Rural dialysis does not pay as well as dialysis in urban facilities, according to a recent report from the Medicare Payment Advisory Commission (MedPAC).
The March 2019 report noted that facilities with high volumes of dialysis earned higher margins because cost per treatment falls with efficiencies, and that urban facilities had higher financial margins (-0.4%) than do rural facilities (–5.5%).
Treatment volume accounted for most of the differential in margins between urban and rural facilities. In 2017, urban facilities averaged about 12,000 treatments, while rural facilities each performed about 7800 treatments. A “low-volume facility” is defined as one that provides fewer than 4000 treatments total in each of three years before the payment year and with certain unchanged ownership criteria. A volume of 4000 treatments is the cutoff at which facilities receive more funds—a low-volume Medicare program adjustment of 23.9%. MedPAC staff member Nancy Ray noted a “so-called ‘cliff effect’ might be encouraging some facilities to limit services,” so they can keep their increased funding, according to Modern Healthcare.
Distance is a focus of the report, which highlighted that about 47% of facilities that receive the low-volume program adjustment of 23.9% under the prospective payment system are still within five miles of the next closest facility, while MedPAC wants the low-volume and rural payment adjustments to “focus on protecting only facilities that are critical to beneficiary access.”
In a statement, Chief Medical Officer Jeffrey Hymes, MD, of Fresenius Kidney Care, said that his company is pursuing more use of home dialysis and telehealth services to help “reduce these disparities and improve outcomes” for those who need treatment for kidney failure in rural areas. He also noted that the average distance to dialysis facilities in rural areas is at a minimum 2.5 times farther than average travel distances to urban facilities.

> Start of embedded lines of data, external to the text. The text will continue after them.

--- src/rtl/core/segint_pkg.sv ---
package segint_pkg;

   localparam int COORD_BITS   = 31;
   localparam int DIFF_BITS    = COORD_BITS + 1;
   localparam int PROD_BITS    = 2 * DIFF_BITS;
   localparam int ORIENT_COUNT = 4;

   typedef logic signed [COORD_BITS-1:0] coord_type;
   typedef logic signed [DIFF_BITS-1:0]  diff_type;
   typedef logic signed [PROD_BITS-1:0]  prod_type;

   typedef struct packed {
      coord_type x;
      coord_type y;
   } point_type;

   typedef struct packed {
      diff_type ux;
      diff_type vy;
      diff_type wx;
      diff_type zy;
   } cross_terms_type;

   typedef struct packed {
      logic                                 valid;
      cross_terms_type [ORIENT_COUNT-1:0] terms;
      point_type                            lo1;
      point_type                            hi1;
      point_type                            lo2;
      point_type                            hi2;
   } prep_type;

   typedef struct packed {
      prod_type p;
      prod_type q;
   } prod_pair_type;

   typedef struct packed {
      logic   c_lt_b;
      logic   a_lt_d;
      logic   b_lt_c;
      logic   d_lt_a;
   } order_type;

   typedef struct packed {
      logic                               valid;
      prod_pair_type [ORIENT_COUNT-1:0] prods;
      order_type                          order;
   } mul_type;

   typedef struct packed {
      logic                    valid;
      logic [ORIENT_COUNT-1:0] zero;
      logic [ORIENT_COUNT-1:0] neg;
      order_type               order;
   } sign_type;

   typedef enum logic [1:0] {
      KIND_DISJOINT = 2'd0,
      KIND_CROSS    = 2'd1,
      KIND_TOUCH    = 2'd2,
      KIND_OVERLAP  = 2'd3
   } meet_kind_type;

   function automatic logic pt_less(point_type p, point_type q);
      return ($signed(p.x) < $signed(q.x)) ||
             ((p.x == q.x) && ($signed(p.y) < $signed(q.y)));
   endfunction

   function automatic diff_type coord_diff(coord_type a, coord_type b);
      diff_type wa;
      diff_type wb;
      wa = diff_type'($signed(a));
      wb = diff_type'($signed(b));
      return diff_type'(wa - wb);
   endfunction

   function automatic cross_terms_type terms_of(point_type p, point_type q, point_type r);
      cross_terms_type t;
      t.ux = coord_diff(q.x, p.x);
      t.vy = coord_diff(r.y, q.y);
      t.wx = coord_diff(r.x, q.x);
      t.zy = coord_diff(q.y, p.y);
      return t;
   endfunction

endpackage

--- src/rtl/core/segint_classify.sv ---
module segint_classify (
   input  logic                      clock,
   input  logic                      reset,
   input  segint_pkg::sign_type      sign,
   output logic                      strobe,
   output segint_pkg::meet_kind_type kind
);
   import segint_pkg::*;

   logic          strobe_ff;
   logic          strobe_in;
   meet_kind_type kind_ff;
   meet_kind_type kind_in;
   logic          s1_neg;
   logic          s2_neg;
   logic          s1_zero;
   logic          s2_zero;
   logic          all_zero;

   always_comb begin
      s1_zero  = sign.zero[0] | sign.zero[1];
      s2_zero  = sign.zero[2] | sign.zero[3];
      s1_neg   = !s1_zero && (sign.neg[0] ^ sign.neg[1]);
      s2_neg   = !s2_zero && (sign.neg[2] ^ sign.neg[3]);
      all_zero = &sign.zero;
      strobe_in = sign.valid;
      if (s1_neg && s2_neg) begin
         kind_in = KIND_CROSS;
      end else if (s1_zero && s2_zero) begin
         if (all_zero && sign.order.c_lt_b && sign.order.a_lt_d) begin
            kind_in = KIND_OVERLAP;
         end else if (!sign.order.b_lt_c && !sign.order.d_lt_a) begin
            kind_in = KIND_TOUCH;
         end else begin
            kind_in = KIND_DISJOINT;
         end
      end else if ((s1_neg || s1_zero) && (s2_neg || s2_zero)) begin
         kind_in = KIND_TOUCH;
      end else begin
         kind_in = KIND_DISJOINT;
      end
   end

   always_ff @(posedge clock) begin
      kind_ff <= kind_in;
      if (reset) begin
         strobe_ff <= 1'b0;
      end else begin
         strobe_ff <= strobe_in;
      end
   end

   assign strobe = strobe_ff;
   assign kind   = kind_ff;

   a_overlap_collinear: assert property (@(posedge clock) disable iff (reset)
      (sign.valid && !(&sign.zero)) |=> (kind_ff != KIND_OVERLAP))
      else $error("overlap reported for non-collinear segments");

endmodule

--- config.mk ---
export PLATFORM = sky130hd
export DESIGN_NAME = segint_classify
export DESIGN_NICKNAME = d
export VERILOG_FILES = /design/src/rtl/core/segint_pkg.sv /design/src/rtl/core/segint_classify.sv
export SDC_FILE = /design/constraint.sdc
export NUM_CORES = 1
export LEC_CHECK = 0
export ABC_AREA = 0
export BUFFER_PORTS_ARGS = -buffer_cell sky130_fd_sc_hd__buf_2
export CAP_MARGIN = 10
export CORE_AREA = 3 3 40 42
export DETAILED_ROUTE_END_ITERATION = 10
export DIE_AREA = 0 0 43 45
export SLEW_MARGIN = 10
export SYNTH_ARGS = -nofsm -noshare
export SYNTH_HDL_FRONTEND = slang
export SYNTH_SLANG_ARGS = --single-unit
--- constraint.sdc ---
create_clock -name clock -period 0.9 [get_ports clock]
set_input_delay 0.09 -clock clock [delete_from_list [all_inputs] [get_ports clock]]
set_output_delay 0.09 -clock clock [all_outputs]
set_load 0.005 [all_outputs]
* Word level (Yosys, flattened, before mapping)
Cells that the tools add are included.
** Cells by class
- Equal/unequal tests :: 0
- Order comparisons :: 0
- Multiply operators :: 0
- Reductions and logical operators :: 15
- Bitwise operators :: 4
- Muxes and demuxes :: 4
- $add $sub $neg :: 0
- Divide/modulo/power cells :: 0
- Shift-type cells :: 0
** Operators with widths (number)
- logical AND 1 bit :: 8
- two-way mux 2 bit :: 4
- zero test 1 bit :: 4
- AND reduction 4 bit :: 1
- logical OR 1 bit :: 2
- OR 1 bit :: 2
- bitwise XOR 1 bit :: 2
** Word-level totals
- Memories kept :: 0
- Word-level logic and storage cells :: 25
- Latch bits :: 0
- Memory bits (writable) :: 0
- ROM bits :: 0
- Register bits :: 3
- Bits of input ports :: 15

* Logic depth before layout (Yosys ltp)
Gate-level depths: netlist (run 1).
- Word-level depth :: 7
- Depth in mapped cells :: 3
- Depth with buffers taken out :: 3

* Worst setup path before layout (run 1)
OpenSTA, ideal clock, no wires.
- Path kind :: in2reg
- Start :: input sign[5] (netlist bit)
- End :: register kind_ff[1], in the netlist kind[1]
- Library setup time :: 0.132 ns
- Data arrival time :: 0.493 ns
- Stages on the path :: 3
- Path slack :: 0.276 ns
- Path buffers :: 0
- Data required time :: 0.768 ns
- Cell sequence :: xnor2_1 > o2bb2ai_1 > a22oi_1
** On the way
- Longest elaborated chain between the ends :: 6
- Elaborated cells on any way between the ends :: 7
- Those cells by class :: 2 x mux; 1 x bitwise; 4 x reduce/logical
** RTL lines
- from (decl) :: RTL line segint_classify.sv:4 : input segint_pkg::sign_type sign,
- bitwise XOR 1 bit (*) :: RTL line segint_classify.sv:23 : s1_neg = !s1_zero && (sign.neg[0] ^ sign.neg[1]);
- logical AND 1 bit (*) :: RTL line segint_classify.sv:23
- logical OR 1 bit :: RTL line segint_classify.sv:37 : end else if ((s1_neg || s1_zero) && (s2_neg || s2_zero)) begin
- logical AND 1 bit :: RTL line segint_classify.sv:37
- two-way mux 2 bit :: RTL line segint_classify.sv:37
- two-way mux 2 bit :: RTL line segint_classify.sv:29 : end else if (s1_zero && s2_zero) begin
- to (signal assigned) :: RTL line segint_classify.sv:45 : kind_ff <= kind_in;
- to (decl) :: RTL line segint_classify.sv:12 : meet_kind_type kind_ff;
Every way passes the cells marked *; elsewhere a longest branch is shown, timed or not.
A chain may end at the register's enable or synchronous reset.

* Worst setup path after layout (run 1)
- Start :: register kind_ff[0], in the netlist kind[0]
- End :: output kind[0]
** RTL lines
- to (decl) :: RTL line segint_classify.sv:6 : output segint_pkg::meet_kind_type kind
No word-level cell between the ends.

==> results of run 1 <==
==> sequential cells by signal, indices dropped and copies added, names as in the netlist <==
name and cells:
kind 2, strobe 1
==> power by group <==
| part | switching, mW | internal (mW) | total (mW) |
|---|---|---|---|
| sequential | 0.00144 | 0.143 | 0.144 |
| clock | 0.0688 | 0.166 | 0.235 |
| combinational | 0.0337 | 0.0445 | 0.0782 |
==> through the flow <==
step	cells	power, mW	worst slack [ns]
global route	52	0.485	0.150
global placement	48	0.222	0.143
detailed placement	48	0.224	0.0929
CTS	52	0.472	0.167
floorplan	16	0.177	0.276
finish	52	0.457	0.181
==> routing by layer <==
layer | share of wire [%] | vias to the layer above | wire length, um
li1 | - | 102 | -
met4 | 0 | 0 | 0
met3 | 13 | 0 | 57
met1 | 37 | 83 | 166
met5 | 0 | - | 0
met2 | 50 | 13 | 221
==> worst min-delay path by stage <==
| stage | from | end | slack, ns | cells past startpoint |
|---|---|---|---|---|
| 3_3_place_gp | reset | strobe | 0.25 | 2 |
| 6_report | reset | strobe | 0.01 | 2 |
| 3_5_place_dp | reset | strobe | 0.25 | 2 |
| 4_1_cts | reset | strobe | 0.002 | 2 |
| 2_1_floorplan | reset | strobe | 0.16 | 1 |
| 5_1_grt | reset | strobe | 0.01 | 2 |
==> cell type report <==
cell class,instances,area [um^2],area share (%)
multi-input combinational,13,87.6,31.5
timing repair buffer,17,85.1,30.6
sequential,3,60.1,21.6
clock buffer,4,26.3,9.46
tap,15,18.8,6.76
==> layout by cell type, fill, tap and decap left out <==
cell,count
a22oi_1,1
o22ai_1,1
nand2_1,1
o2bb2ai_1,1
nor2_1,2
and4_1,1
clkbuf_4,3
clkbuf_1,1
buf_2,17
nand3_1,1
nand4b_1,1
xnor2_1,1
dfxtp_1,3
xor2_1,1
o31ai_1,1
nor2b_1,1
==> kinds of logic after synthesis <==
family / after synthesis
AND/OR/NAND/NOR: 7
AO/OA/AOI/OAI: 4
flip-flops: 3
XOR/XNOR: 2
==> key figures, run 1 <==
Power
  – Power density over the cells: 1650 nW/um^2
  – Max IR drop VDD: 0.295 mV
  – Leakage: 0.141 nW

Layout
  – N_diodes: 0
  – Layout cells sized above 1: 54.1%
  – Area Overhead vs Synth: 88.1%
  – Post-Route Utilization: 21.6%
  – Final net count: 53
  – Fillcell total: 151
  – Final instance area: 278 um^2

Critical path
  – CP Class: reg2out
  – Arr. time, crit path: 0.63 ns
  – CP Capture Point: kind[0]
  – Worst-path maximum fanout: 1
  – Req. time, crit path: 0.81 ns
  – Crit start category: flip-flop
  – Beginning of the critical path: kind[0]
  – Crit-path cells: buf_2
  – Critical Path Sink Type: output port
  – Buf/Inv on CP: 1
  – CP delay by family, top: flip-flops
  – Levels on crit path: 1
  – CP max stage delay: 0.28 ns
  – Slowest cell on crit path: dfxtp_1

Placement
  – GPL Wtd Cong: 0.628
  – Port Buf Inserts: 17
  – Placed Area: 251 um^2

Drt
  – Avg WL per Cell: 8.54 um
  – Total wire length: 444 um
  – DRC errors left: 0
  – Initial DRC Count: 3
  – First-pass DRT Iterations: 4
  – Post-route ant nets: 0
  – Via density: 3.81
  – Via Count: 198

STA
  – Fin crit period: 0.719 ns
  – Final Max Slew Viols: 0
  – Total negative slack: 0 ns
  – Slew HR: 83.8%
  – Max Freq: 1390 MHz
  – Fin crit share: 79.9%
  – RSZ-0062 raised after global routing: false
  – Hold Vio Cnt, Final: 0
  – Final setup vio count: 0
  – Worst-Margin Slew: 0.242 ns
  – Fin Hold WS: 0.0107 ns

Floorplanning
  – I/O Pins: 18
  – Die X: 43 um
  – Height of the die: 45 um
  – # rows: 13
  – Full die area: 1940 um^2
  – Initial Util: 11.5%
  – Area of the core: 1280 um^2

Clock tree
  – Post-CTS setup buffers: 0
  – Clk root buf: clkbuf_4
  – Bufs on Longest Clock Path: 2
  – Clk sinks: 3
  – CTS tree: done
  – Post-CTS Resized: 0
  – Reg clk slew, reported paths: 0.04 ns
  – Cts hold-fix bufs: 0
  – H-tree Lvls: 1
  – CTS Buf Count: 3

Global routing
  – Met1 GRT Util: 3.12%
  – Gr busiest metal: met4
  – Global-route wire length before repair: 655 um
  – Vias in the first global route: 202
  – Initial antenna violation count: 0
  – GR Overflow Total: 0
  – GRT Util Overall: 5.15%
  – M3 GR Usage: 0.398%
  – Largest net degree at the start of global routing: 5
  – GRT met2 Usage: 8.98%

Yosys
  – Xor/xnor share of the synthesized area: 11.9%
  – Top post-synthesis cells by area: dfxtp_1, and4_1, nand4b_1
  – Post-synthesis instance total: 16
  – Mux contribution to synthesized area: 0%
  – Compound-Gate Fraction of Synth Area: 20.3%
  – Proportion of netlist area held by the largest area contributor: 40.7%
  – Post-synthesis simple-gate area fraction: 27.1%
  – FF+latch count, synth: 3
  – Main flop type after synthesis: dfxtp_1
  – Largest family of logic cells by synthesized area: simple AND/OR/NAND/NOR gates
  – Avg Cell Area, Syn: 9.23 um^2
  – Ys Warns: 0
  – Synth Cell Area: 148 um^2
  – Register area share after synthesis: 40.7%
  – Commonest cells in the netlist: dfxtp_1, nor2_1
  – Post-synth net total: 31
  – Post-synthesis cell type count: 13
  – EDFF count, synth: 0
  – FFs w/ async S/R, synth: 0%
  – Top-count cell post-synth: dfxtp_1
  – Cell taking the most area after synthesis: dfxtp_1
  – Post-Synth Adder-Cell Area: 0%

Outcome
  – Outcome: finished, final reports clean

Min path
  – HP Class: in2reg

Run
  – MaxCap Viol Count: 0
Note: power is estimated with default switching activity, not from simulation.
==> inputs of run 2 (changes only) <==
Clock period 0.9 ns to 0.8 ns, I/O delays scaled along.
==> run 2 against run 1 <==
Compared with the run above: wire length decreased by 9.5%; hold slack better by 0.053 ns; worst setup slack got worse by 0.083 ns; final cell count is 1.9% higher; sequential power is 13% higher; non-clock buffer count grew 1; final area grew 3.6%; count of clock-buffer cells in the layout did not move; combinational power is 15% higher; power is 11% higher; global-route usage shrank 0.59 points; die area is the same; largest power group unchanged; highest routed layer unchanged.
==> key figures, run 2 (synthesized netlist as in run 1, its figures left out) <==
Outcome
  – Outcome: finished, final reports clean

Floorplanning
  – Height of the die: 45 um (unchanged)
  – Initial Util: 11.5% (unchanged)
  – I/O Pins: 18 (unchanged)
  – Die X: 43 um (unchanged)
  – Area of the core: 1280 um^2 (unchanged)
  – Full die area: 1940 um^2 (unchanged)
  – # rows: 13 (unchanged)

STA
  – Slew HR: 84.5% (+0.69 points)
  – Final Max Slew Viols: 0 (unchanged)
  – Fin crit share: 87.8%
  – Worst path setup slack after routing: 0.0978 ns (-0.0832 ns)
  – Final setup vio count: 0 (unchanged)
  – Max Freq: 1420 MHz
  – Fin crit period: 0.702 ns
  – Total negative slack: 0 ns (unchanged)
  – RSZ-0062 raised after global routing: false
  – Hold Vio Cnt, Final: 0 (unchanged)
  – Worst-Margin Slew: 0.231 ns (-0.0111 ns)

Layout
  – Commonest cells after routing, fill and taps aside: buf_2, clkbuf_4, dfxtp_1
  – N_diodes: 0 (unchanged)
  – Layout cells sized above 1: 52.6% (-1.4 points)
  – Area Overhead vs Synth: 94.9%
  – Most common cell after layout, fill and taps aside: buf_2
  – Final net count: 54 (+1.9%)
  – Final instance area: 288 um^2 (+3.6%)
  – Max FFs per register: 2 (unchanged)

Power
  – Sw power: 0.109 mW (+4.4%)
  – Sw Share: 21.3% (-1.4 points)
  – Sequential Power Share: 31.9% (+0.4 points)
  – Logic pwr share: 17.7% (+0.6 points)
  – Clock share of power: 50.4% (-1.0 points)
  – Power density over the cells: 1770 nW/um^2 (+7.4%)
  – Max IR drop VDD: 0.344 mV (+17%)
  – Leakage: 0.145 nW (+3.0%)
  – Internal power: 0.400 mW (+13%)

Placement
  – GPL Wtd Cong: 0.628 (about the same)
  – DP HPWL: 344 um
  – DP Worst Slack: 0.00970 ns (-0.0831 ns)
  – Port Buf Inserts: 17 (unchanged)
  – Placed Area: 251 um^2 (unchanged)

Critical path
  – Buf/Inv on CP: 1 (unchanged)
  – CP Class: reg2out
  – CP max stage delay: 0.28 ns (about the same)
  – Slowest cell on crit path: dfxtp_1
  – CP delay by family, top: flip-flops
  – Crit-path cells: buf_2
  – Worst-path maximum fanout: 1 (unchanged)
  – Req. time, crit path: 0.72 ns (-0.09 ns)
  – Levels on crit path: 1 (unchanged)
  – Crit start category: flip-flop
  – Beginning of the critical path: kind[0]
  – Arr. time, crit path: 0.62 ns (about the same)
  – Critical Path Sink Type: output port
  – CP Capture Point: kind[0]

Clock tree
  – Post-CTS setup buffers: 0 (unchanged)
  – Clk sinks: 3 (unchanged)
  – CTS tree: done
  – Clk root buf: clkbuf_4
  – Cts hold-fix bufs: 1 (+1)
  – Bufs on Longest Clock Path: 2 (unchanged)
  – H-tree Lvls: 1 (unchanged)
  – Post-CTS Resized: 0 (unchanged)
  – CTS Buf Count: 3 (unchanged)
  – Reg clk slew, reported paths: 0.03 ns (about the same)

Drt
  – First-pass DRT Iterations: 4 (unchanged)
  – Post-route ant nets: 0 (unchanged)
  – Via Count: 205 (+3.5%)
  – Initial DRC Count: 3 (unchanged)
  – Avg WL per Cell: 7.58 um (-11%)
  – DRC errors left: 0 (unchanged)
  – Total wire length: 402 um (-9.5%)
  – Via density: 3.87 (+1.6%)

Global routing
  – Global-route wire length before repair: 627 um (-4.3%)
  – Vias in the first global route: 184 (-8.9%)
  – Largest net degree at the start of global routing: 5 (unchanged)
  – GRT Util Overall: 4.57% (-0.59 points)
  – Initial antenna violation count: 0 (unchanged)
  – GR Overflow Total: 0 (unchanged)

Run
  – MaxCap Viol Count: 0 (unchanged)

Min path
  – HP Class: in2reg
-- run 2: cell types whose count changed in the layout (fill, tap and decap cells not counted), sizes merged --
cell	delta
dlygate4sd3	+1
-- run 2: worst min-delay path by stage --
stage | startpoint | to | cells past startpoint
2_1_floorplan | reset | strobe | 1
3_3_place_gp | reset | strobe | 2
3_5_place_dp | reset | strobe | 2
4_1_cts | sign[12] | strobe | 2
5_1_grt | sign[12] | strobe | 2
6_report | sign[12] | strobe | 2
-- run 2: power groups by stage --
| stage | clock, mW | sequential, mW | combinational [mW] |
|---|---|---|---|
| 2_1_floorplan | 0 | 0.167 | 0.0322 |
| 3_3_place_gp | 0 | 0.166 | 0.0840 |
| 3_5_place_dp | 0 | 0.165 | 0.0867 |
| 4_1_cts | 0.282 | 0.162 | 0.0906 |
| 5_1_grt | 0.272 | 0.163 | 0.101 |
| 6_report | 0.256 | 0.162 | 0.0902 |
-- run 2: metal layers --
metal  GRT usage [%]  up-vias  share of wire (%)
li1                -      104                  -
met1            4.07       86                 35
met2            7.49       15                 49
met3           0.398        0                 16
met4            7.23        0                  0
met5               0        -                  0
-- run 2: stage by stage --
step           instances  total power, mW  hold WS (ns)  util (%)
2_1_floorplan         16            0.199         0.152         -
3_3_place_gp          48            0.250         0.237      19.6
3_5_place_dp          48            0.251         0.240      19.6
4_1_cts               53            0.534        0.0487      22.4
5_1_grt               53            0.536        0.0742      22.4
6_report              53            0.509        0.0635      22.4
-- run 2: final cells by class --
class                      instances  area, um^2
clock buffer                       4        26.3
fill                             152         997
multi-input combinational         13        87.6
sequential                         3        60.1
tap                               15        18.8
timing repair buffer              18        95.1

DaVita has been working to improve outcomes in rural dialysis cen- ters. The company touted its outcomes for rural and low-income facilities under the Medicare ESRD Quality Incentive Program, which reduces payments if facilities do not meet or exceed certain performance standards. In 2018, DaVita said it achieved a 21% reduction in rural and low income centers that missed the top clinical tier since the program’s inception in 2012. The company stated that rural and low-income areas present the greatest challenges to delivering top-tier clinical results.